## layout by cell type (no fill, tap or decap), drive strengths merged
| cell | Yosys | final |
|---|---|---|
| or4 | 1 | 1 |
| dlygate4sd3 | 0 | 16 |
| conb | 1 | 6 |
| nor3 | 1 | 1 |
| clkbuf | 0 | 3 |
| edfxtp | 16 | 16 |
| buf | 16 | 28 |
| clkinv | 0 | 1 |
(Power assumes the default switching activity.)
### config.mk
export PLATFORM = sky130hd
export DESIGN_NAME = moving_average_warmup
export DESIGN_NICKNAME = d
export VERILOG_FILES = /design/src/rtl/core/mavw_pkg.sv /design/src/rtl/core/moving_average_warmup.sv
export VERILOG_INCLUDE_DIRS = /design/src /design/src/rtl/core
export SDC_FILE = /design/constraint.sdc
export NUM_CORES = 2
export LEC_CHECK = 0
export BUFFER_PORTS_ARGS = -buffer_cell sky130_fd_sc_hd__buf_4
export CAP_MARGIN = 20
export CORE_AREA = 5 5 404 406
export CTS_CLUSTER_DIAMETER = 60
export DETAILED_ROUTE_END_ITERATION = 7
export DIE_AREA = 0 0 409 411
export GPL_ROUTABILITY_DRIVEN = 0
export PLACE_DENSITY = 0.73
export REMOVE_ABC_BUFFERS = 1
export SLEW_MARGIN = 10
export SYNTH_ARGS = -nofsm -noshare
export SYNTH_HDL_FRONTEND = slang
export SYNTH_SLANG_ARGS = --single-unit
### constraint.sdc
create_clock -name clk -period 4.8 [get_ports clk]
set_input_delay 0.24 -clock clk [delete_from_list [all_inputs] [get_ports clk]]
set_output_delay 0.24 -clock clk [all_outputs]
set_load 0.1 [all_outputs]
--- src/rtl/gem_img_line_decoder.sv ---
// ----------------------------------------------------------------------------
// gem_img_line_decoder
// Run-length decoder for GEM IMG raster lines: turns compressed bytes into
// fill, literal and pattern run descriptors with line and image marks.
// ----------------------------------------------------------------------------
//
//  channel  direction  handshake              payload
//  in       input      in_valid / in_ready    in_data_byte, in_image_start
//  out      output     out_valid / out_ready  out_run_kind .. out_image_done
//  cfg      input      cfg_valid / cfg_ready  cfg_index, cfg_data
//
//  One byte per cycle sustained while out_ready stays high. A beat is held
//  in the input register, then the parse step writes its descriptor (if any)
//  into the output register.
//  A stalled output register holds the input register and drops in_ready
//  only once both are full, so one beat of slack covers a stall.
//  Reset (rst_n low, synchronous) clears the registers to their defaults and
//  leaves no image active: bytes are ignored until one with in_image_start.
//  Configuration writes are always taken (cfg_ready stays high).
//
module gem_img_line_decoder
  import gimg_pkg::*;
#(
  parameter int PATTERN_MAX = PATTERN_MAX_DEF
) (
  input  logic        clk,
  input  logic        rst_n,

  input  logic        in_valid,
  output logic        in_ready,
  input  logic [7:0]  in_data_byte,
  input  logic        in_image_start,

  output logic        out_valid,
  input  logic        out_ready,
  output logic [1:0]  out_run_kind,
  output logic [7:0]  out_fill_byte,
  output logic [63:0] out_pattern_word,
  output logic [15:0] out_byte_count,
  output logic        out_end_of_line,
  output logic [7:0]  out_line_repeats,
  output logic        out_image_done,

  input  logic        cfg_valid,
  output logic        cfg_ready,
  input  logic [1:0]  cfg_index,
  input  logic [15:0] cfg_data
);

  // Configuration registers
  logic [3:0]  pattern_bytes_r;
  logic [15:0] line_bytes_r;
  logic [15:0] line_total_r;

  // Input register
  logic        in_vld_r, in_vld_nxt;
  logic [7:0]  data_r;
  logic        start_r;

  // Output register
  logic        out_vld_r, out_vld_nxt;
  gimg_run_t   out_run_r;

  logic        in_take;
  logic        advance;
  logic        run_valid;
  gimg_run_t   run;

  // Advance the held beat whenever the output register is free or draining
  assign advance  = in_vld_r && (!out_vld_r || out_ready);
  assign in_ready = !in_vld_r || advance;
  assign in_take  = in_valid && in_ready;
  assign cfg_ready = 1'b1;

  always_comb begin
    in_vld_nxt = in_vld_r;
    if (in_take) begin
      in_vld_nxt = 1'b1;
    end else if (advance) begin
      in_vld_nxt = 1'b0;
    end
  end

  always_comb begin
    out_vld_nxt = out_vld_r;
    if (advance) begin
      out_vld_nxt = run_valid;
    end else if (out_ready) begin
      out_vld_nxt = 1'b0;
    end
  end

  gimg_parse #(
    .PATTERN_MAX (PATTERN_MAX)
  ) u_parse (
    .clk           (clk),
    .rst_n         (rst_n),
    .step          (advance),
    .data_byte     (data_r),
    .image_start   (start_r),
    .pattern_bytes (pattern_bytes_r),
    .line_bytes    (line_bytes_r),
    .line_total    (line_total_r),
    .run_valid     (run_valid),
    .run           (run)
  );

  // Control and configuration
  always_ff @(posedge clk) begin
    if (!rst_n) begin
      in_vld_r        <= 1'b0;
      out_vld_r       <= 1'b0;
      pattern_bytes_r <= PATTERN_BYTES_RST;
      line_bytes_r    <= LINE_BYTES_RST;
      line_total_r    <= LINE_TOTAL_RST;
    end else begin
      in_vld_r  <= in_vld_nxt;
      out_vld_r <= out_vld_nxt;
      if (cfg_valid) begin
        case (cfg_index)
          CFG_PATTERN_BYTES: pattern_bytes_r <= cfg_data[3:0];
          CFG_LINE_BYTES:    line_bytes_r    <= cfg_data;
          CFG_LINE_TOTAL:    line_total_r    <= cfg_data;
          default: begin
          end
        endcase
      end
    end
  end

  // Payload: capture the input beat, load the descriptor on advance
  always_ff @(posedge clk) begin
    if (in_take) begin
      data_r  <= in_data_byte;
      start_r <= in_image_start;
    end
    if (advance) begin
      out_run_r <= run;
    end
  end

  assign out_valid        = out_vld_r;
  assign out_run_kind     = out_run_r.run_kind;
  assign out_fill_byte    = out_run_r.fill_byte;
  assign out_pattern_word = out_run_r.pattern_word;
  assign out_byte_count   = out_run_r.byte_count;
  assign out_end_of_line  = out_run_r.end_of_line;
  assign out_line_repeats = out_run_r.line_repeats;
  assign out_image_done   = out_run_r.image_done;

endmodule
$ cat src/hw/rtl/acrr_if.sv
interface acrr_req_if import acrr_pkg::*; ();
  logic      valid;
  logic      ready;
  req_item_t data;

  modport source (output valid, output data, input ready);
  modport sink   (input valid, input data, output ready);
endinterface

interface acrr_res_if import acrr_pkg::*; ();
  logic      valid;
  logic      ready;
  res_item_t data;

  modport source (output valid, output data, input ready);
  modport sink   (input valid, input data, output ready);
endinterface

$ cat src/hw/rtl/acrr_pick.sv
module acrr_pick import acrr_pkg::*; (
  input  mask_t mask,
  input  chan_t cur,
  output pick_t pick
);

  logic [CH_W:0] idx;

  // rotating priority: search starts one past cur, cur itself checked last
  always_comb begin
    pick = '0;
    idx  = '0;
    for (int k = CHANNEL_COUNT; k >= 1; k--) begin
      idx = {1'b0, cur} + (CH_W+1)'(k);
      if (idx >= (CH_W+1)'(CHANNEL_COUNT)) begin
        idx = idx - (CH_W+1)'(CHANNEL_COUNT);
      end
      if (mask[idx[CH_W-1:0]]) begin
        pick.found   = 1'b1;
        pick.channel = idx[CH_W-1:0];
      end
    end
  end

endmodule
--
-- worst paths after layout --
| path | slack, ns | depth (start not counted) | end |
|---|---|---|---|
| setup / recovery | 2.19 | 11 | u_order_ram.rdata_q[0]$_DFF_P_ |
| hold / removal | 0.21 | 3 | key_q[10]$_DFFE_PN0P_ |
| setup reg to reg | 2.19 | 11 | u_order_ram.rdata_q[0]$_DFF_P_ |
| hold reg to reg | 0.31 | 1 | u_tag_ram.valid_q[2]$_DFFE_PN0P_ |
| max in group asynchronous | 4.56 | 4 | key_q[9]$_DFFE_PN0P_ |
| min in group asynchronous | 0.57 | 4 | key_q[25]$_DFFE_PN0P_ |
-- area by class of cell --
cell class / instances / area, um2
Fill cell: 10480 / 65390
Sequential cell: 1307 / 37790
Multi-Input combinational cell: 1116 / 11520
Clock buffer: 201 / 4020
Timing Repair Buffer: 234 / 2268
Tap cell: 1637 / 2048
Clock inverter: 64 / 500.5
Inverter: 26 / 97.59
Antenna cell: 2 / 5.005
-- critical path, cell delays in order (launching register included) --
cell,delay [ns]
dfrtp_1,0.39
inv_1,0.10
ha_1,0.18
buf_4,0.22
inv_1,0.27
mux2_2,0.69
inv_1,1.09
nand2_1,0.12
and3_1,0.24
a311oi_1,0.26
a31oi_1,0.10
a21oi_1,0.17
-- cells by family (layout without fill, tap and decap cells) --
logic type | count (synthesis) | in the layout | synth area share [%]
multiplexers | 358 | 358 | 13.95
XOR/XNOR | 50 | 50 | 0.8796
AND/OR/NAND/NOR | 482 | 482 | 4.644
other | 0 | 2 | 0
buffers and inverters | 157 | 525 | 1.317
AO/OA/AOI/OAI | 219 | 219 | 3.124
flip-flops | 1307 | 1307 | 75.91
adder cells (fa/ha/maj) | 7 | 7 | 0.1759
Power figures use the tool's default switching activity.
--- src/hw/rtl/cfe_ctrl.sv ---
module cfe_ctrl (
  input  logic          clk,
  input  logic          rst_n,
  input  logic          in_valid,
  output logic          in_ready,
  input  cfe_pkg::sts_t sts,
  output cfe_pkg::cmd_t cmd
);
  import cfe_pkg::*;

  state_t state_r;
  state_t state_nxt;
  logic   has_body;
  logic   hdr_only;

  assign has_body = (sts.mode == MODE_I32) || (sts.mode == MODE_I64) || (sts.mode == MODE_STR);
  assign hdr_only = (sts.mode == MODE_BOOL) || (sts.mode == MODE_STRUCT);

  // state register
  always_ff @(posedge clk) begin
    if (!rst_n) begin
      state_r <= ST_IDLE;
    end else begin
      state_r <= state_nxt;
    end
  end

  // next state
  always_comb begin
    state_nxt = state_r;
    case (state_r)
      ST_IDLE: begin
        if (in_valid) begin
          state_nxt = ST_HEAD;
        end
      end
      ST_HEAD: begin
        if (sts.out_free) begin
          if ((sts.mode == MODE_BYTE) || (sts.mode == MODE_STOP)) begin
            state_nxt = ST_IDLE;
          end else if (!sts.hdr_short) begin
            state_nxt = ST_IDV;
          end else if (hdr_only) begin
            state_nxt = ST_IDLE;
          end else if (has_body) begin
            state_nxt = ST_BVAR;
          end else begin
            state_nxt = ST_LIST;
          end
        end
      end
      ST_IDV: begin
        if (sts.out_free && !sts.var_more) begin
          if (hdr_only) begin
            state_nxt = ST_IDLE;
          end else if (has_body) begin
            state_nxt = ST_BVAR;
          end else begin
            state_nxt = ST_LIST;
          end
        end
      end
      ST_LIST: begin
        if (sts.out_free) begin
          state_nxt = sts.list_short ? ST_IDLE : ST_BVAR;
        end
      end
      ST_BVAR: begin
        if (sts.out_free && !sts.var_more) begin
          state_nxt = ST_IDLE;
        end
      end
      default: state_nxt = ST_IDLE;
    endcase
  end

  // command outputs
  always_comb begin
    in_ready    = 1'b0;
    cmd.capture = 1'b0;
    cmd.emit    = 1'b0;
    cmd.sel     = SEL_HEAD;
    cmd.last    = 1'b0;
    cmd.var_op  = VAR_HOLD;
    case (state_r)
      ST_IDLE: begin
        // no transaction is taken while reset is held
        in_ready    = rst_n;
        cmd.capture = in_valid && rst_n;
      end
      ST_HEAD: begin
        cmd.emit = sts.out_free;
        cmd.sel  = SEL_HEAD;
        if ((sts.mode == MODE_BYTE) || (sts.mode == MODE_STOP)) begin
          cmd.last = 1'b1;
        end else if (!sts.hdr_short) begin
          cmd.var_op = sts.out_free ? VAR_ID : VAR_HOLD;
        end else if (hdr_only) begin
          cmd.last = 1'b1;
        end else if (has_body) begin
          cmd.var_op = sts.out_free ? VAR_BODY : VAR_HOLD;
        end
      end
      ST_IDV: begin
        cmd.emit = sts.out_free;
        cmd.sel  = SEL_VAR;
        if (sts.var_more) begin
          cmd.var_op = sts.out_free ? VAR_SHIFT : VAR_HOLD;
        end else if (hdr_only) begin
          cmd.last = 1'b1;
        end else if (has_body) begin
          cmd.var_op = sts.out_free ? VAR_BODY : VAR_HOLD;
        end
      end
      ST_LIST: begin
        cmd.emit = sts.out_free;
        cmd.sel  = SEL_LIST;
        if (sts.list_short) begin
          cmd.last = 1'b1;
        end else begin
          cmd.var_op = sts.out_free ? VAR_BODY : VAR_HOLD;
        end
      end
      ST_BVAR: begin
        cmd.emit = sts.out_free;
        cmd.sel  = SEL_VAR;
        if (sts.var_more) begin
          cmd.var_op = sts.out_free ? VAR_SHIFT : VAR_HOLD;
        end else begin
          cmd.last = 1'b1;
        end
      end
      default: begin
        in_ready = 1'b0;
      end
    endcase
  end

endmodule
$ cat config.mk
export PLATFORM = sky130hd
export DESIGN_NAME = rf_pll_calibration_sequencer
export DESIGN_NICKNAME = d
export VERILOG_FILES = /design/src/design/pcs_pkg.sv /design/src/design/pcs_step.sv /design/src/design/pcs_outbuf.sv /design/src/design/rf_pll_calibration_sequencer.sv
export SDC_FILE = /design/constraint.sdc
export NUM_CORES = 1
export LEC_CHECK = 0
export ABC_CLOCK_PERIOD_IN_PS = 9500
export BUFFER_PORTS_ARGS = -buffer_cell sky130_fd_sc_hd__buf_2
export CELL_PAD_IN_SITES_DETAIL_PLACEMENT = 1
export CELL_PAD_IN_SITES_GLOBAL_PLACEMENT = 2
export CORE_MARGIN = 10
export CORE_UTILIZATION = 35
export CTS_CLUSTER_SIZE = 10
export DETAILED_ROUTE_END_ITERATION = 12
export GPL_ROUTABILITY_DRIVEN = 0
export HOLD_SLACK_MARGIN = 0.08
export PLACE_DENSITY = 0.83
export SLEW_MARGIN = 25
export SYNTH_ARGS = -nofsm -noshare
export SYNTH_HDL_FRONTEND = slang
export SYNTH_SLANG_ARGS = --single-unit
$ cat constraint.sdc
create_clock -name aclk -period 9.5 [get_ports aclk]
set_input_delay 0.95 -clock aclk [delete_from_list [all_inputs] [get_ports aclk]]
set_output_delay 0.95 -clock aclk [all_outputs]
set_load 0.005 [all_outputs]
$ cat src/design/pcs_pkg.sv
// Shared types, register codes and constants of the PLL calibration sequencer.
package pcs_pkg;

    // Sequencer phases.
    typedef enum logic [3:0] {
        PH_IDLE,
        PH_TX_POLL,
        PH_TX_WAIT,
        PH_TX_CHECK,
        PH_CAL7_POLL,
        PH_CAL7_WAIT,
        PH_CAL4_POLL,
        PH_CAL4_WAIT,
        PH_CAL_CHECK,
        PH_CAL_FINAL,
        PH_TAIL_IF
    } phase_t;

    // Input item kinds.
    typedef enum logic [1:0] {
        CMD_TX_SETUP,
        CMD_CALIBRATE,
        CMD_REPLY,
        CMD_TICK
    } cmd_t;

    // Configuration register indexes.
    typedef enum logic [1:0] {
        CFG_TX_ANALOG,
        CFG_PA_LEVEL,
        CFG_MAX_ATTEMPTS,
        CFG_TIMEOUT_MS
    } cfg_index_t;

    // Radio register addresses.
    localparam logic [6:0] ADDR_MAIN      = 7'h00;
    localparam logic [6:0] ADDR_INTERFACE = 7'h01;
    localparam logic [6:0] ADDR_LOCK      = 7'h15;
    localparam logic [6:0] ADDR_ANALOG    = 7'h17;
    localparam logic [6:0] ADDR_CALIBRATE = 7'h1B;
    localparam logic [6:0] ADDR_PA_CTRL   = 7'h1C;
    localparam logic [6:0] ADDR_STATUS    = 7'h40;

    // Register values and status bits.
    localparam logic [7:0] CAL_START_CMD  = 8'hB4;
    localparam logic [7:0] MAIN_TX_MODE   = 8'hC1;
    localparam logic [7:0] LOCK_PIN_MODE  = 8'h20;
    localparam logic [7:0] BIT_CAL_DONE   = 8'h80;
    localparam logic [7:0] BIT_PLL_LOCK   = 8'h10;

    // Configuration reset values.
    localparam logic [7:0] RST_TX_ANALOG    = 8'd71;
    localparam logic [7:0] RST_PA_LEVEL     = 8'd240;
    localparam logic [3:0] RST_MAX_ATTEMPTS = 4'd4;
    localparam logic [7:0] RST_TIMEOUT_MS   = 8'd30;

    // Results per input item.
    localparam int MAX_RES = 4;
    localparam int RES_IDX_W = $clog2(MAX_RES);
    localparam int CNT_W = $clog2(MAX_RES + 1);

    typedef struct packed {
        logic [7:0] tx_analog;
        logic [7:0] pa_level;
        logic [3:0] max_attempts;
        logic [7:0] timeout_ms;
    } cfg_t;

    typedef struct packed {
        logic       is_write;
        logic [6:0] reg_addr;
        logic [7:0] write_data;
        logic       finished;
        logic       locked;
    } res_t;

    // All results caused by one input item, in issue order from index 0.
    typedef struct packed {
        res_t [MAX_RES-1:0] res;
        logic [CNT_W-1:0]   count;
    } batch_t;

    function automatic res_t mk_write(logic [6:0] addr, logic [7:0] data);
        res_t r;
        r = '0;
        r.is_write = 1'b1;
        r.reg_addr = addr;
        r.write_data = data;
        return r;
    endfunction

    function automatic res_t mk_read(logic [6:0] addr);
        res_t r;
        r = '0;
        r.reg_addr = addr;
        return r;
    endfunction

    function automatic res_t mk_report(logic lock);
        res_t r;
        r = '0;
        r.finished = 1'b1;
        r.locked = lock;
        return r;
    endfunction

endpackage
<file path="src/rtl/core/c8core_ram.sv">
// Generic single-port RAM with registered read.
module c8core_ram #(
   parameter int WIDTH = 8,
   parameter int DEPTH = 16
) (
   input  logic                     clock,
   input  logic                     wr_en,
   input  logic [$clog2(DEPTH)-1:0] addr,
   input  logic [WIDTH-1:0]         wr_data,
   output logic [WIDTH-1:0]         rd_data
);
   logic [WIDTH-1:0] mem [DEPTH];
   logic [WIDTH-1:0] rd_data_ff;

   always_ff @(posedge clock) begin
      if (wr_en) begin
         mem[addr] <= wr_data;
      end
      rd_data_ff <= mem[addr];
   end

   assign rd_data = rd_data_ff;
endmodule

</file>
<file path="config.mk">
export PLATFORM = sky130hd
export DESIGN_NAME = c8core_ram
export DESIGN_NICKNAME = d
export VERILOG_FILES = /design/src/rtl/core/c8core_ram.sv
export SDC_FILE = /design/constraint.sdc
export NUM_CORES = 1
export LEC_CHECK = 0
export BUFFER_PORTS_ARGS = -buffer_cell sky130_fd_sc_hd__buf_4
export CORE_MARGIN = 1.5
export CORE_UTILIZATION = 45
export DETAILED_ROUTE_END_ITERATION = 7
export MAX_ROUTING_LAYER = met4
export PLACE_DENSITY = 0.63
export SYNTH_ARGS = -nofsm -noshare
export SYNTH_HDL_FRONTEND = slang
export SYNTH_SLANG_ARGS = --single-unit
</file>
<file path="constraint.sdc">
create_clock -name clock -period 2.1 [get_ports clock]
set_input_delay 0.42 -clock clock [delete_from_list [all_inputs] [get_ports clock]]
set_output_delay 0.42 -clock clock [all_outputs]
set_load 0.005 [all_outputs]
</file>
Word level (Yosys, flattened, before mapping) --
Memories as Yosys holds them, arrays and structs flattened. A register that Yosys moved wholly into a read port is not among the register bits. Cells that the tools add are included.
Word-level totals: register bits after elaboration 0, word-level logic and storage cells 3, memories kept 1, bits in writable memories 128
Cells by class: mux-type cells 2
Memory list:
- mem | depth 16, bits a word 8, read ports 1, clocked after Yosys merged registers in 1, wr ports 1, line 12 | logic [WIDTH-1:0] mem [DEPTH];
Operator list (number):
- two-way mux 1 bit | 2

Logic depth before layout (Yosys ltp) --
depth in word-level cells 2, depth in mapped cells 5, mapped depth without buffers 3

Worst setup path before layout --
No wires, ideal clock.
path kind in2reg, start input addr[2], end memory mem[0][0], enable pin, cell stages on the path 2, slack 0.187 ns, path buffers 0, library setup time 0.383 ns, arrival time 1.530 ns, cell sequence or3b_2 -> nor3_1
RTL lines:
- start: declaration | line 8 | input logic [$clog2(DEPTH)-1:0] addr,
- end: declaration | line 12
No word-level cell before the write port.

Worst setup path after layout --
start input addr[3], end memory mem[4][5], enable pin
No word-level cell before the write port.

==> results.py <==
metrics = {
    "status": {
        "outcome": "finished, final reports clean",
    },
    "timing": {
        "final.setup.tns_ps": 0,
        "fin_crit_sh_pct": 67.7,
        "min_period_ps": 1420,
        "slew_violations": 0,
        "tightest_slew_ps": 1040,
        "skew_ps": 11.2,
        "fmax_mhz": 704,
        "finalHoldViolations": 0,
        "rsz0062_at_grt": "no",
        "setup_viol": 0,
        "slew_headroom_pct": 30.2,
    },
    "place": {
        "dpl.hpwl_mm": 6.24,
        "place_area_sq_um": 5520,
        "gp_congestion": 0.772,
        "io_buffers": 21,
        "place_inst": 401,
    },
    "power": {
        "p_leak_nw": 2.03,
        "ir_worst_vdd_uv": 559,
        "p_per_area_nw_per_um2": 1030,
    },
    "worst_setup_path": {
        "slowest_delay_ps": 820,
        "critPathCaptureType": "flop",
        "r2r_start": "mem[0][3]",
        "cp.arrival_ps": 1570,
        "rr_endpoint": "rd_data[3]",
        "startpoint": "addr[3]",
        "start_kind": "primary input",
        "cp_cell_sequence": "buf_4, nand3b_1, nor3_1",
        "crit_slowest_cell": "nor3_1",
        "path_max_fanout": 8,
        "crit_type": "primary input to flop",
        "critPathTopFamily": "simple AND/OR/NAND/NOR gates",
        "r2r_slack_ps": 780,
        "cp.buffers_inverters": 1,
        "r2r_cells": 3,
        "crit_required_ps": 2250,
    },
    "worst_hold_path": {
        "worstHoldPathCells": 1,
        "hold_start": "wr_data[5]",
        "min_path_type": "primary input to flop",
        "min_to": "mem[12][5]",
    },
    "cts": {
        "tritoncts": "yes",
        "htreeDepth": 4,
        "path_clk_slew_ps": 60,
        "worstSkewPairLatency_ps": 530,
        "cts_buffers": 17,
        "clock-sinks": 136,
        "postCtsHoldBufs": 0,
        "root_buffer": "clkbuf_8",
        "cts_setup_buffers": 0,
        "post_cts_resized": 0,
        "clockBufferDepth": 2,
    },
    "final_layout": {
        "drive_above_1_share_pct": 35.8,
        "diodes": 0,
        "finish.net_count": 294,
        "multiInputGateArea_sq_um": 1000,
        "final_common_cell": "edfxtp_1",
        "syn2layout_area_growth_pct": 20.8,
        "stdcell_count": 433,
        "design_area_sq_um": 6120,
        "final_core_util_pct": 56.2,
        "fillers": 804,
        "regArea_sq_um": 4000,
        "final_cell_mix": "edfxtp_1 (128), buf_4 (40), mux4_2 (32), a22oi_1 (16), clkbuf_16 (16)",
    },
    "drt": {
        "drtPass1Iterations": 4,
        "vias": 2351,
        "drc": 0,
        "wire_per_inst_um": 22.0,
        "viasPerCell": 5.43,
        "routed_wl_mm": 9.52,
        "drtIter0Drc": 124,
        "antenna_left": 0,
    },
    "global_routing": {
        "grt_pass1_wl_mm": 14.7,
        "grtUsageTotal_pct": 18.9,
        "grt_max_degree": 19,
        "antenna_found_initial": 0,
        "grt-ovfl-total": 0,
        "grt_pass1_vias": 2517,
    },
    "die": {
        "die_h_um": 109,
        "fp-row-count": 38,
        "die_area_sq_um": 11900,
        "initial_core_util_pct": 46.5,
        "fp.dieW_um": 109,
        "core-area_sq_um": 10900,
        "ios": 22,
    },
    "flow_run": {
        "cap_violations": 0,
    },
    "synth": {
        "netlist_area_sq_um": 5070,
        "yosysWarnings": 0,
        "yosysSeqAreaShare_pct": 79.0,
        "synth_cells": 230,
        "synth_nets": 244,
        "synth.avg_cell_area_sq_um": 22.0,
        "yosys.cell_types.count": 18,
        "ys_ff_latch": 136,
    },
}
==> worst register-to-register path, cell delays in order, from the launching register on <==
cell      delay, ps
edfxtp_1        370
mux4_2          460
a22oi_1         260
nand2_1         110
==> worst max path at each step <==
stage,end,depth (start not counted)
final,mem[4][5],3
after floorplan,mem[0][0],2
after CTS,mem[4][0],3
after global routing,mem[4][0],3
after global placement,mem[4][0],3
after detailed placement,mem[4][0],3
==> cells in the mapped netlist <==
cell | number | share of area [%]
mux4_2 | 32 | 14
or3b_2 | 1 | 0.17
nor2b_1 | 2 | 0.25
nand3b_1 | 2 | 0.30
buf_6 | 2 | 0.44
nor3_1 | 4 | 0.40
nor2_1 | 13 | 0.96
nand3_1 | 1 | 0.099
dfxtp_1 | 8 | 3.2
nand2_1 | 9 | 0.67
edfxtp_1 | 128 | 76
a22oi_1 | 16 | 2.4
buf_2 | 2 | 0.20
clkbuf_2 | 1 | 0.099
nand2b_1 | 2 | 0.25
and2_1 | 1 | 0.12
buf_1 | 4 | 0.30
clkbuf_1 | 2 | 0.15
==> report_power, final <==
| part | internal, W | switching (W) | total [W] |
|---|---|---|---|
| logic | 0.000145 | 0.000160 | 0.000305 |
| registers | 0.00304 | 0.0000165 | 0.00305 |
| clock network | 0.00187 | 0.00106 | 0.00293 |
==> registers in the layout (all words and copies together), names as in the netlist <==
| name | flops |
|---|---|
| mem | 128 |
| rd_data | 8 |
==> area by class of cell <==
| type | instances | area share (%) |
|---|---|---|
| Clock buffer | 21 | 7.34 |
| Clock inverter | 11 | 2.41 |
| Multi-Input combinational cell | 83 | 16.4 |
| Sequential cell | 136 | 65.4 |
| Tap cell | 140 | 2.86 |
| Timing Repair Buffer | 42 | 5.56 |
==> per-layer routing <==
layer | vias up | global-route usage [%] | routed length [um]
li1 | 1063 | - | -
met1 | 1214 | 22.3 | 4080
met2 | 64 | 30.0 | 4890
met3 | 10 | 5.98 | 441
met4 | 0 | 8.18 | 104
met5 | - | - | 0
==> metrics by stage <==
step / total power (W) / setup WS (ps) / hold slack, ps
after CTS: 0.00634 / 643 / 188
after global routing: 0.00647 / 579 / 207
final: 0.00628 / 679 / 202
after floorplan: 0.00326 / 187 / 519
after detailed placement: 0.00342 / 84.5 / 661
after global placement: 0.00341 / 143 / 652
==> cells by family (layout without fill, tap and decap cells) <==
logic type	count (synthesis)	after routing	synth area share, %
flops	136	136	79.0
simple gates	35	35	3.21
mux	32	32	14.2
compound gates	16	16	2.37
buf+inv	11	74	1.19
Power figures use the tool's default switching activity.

## Exercise
Which lines above contain the word "while"? Copy each one.

## Solved exercise
//  One byte per cycle sustained while out_ready stays high. A beat is held
        // no transaction is taken while reset is held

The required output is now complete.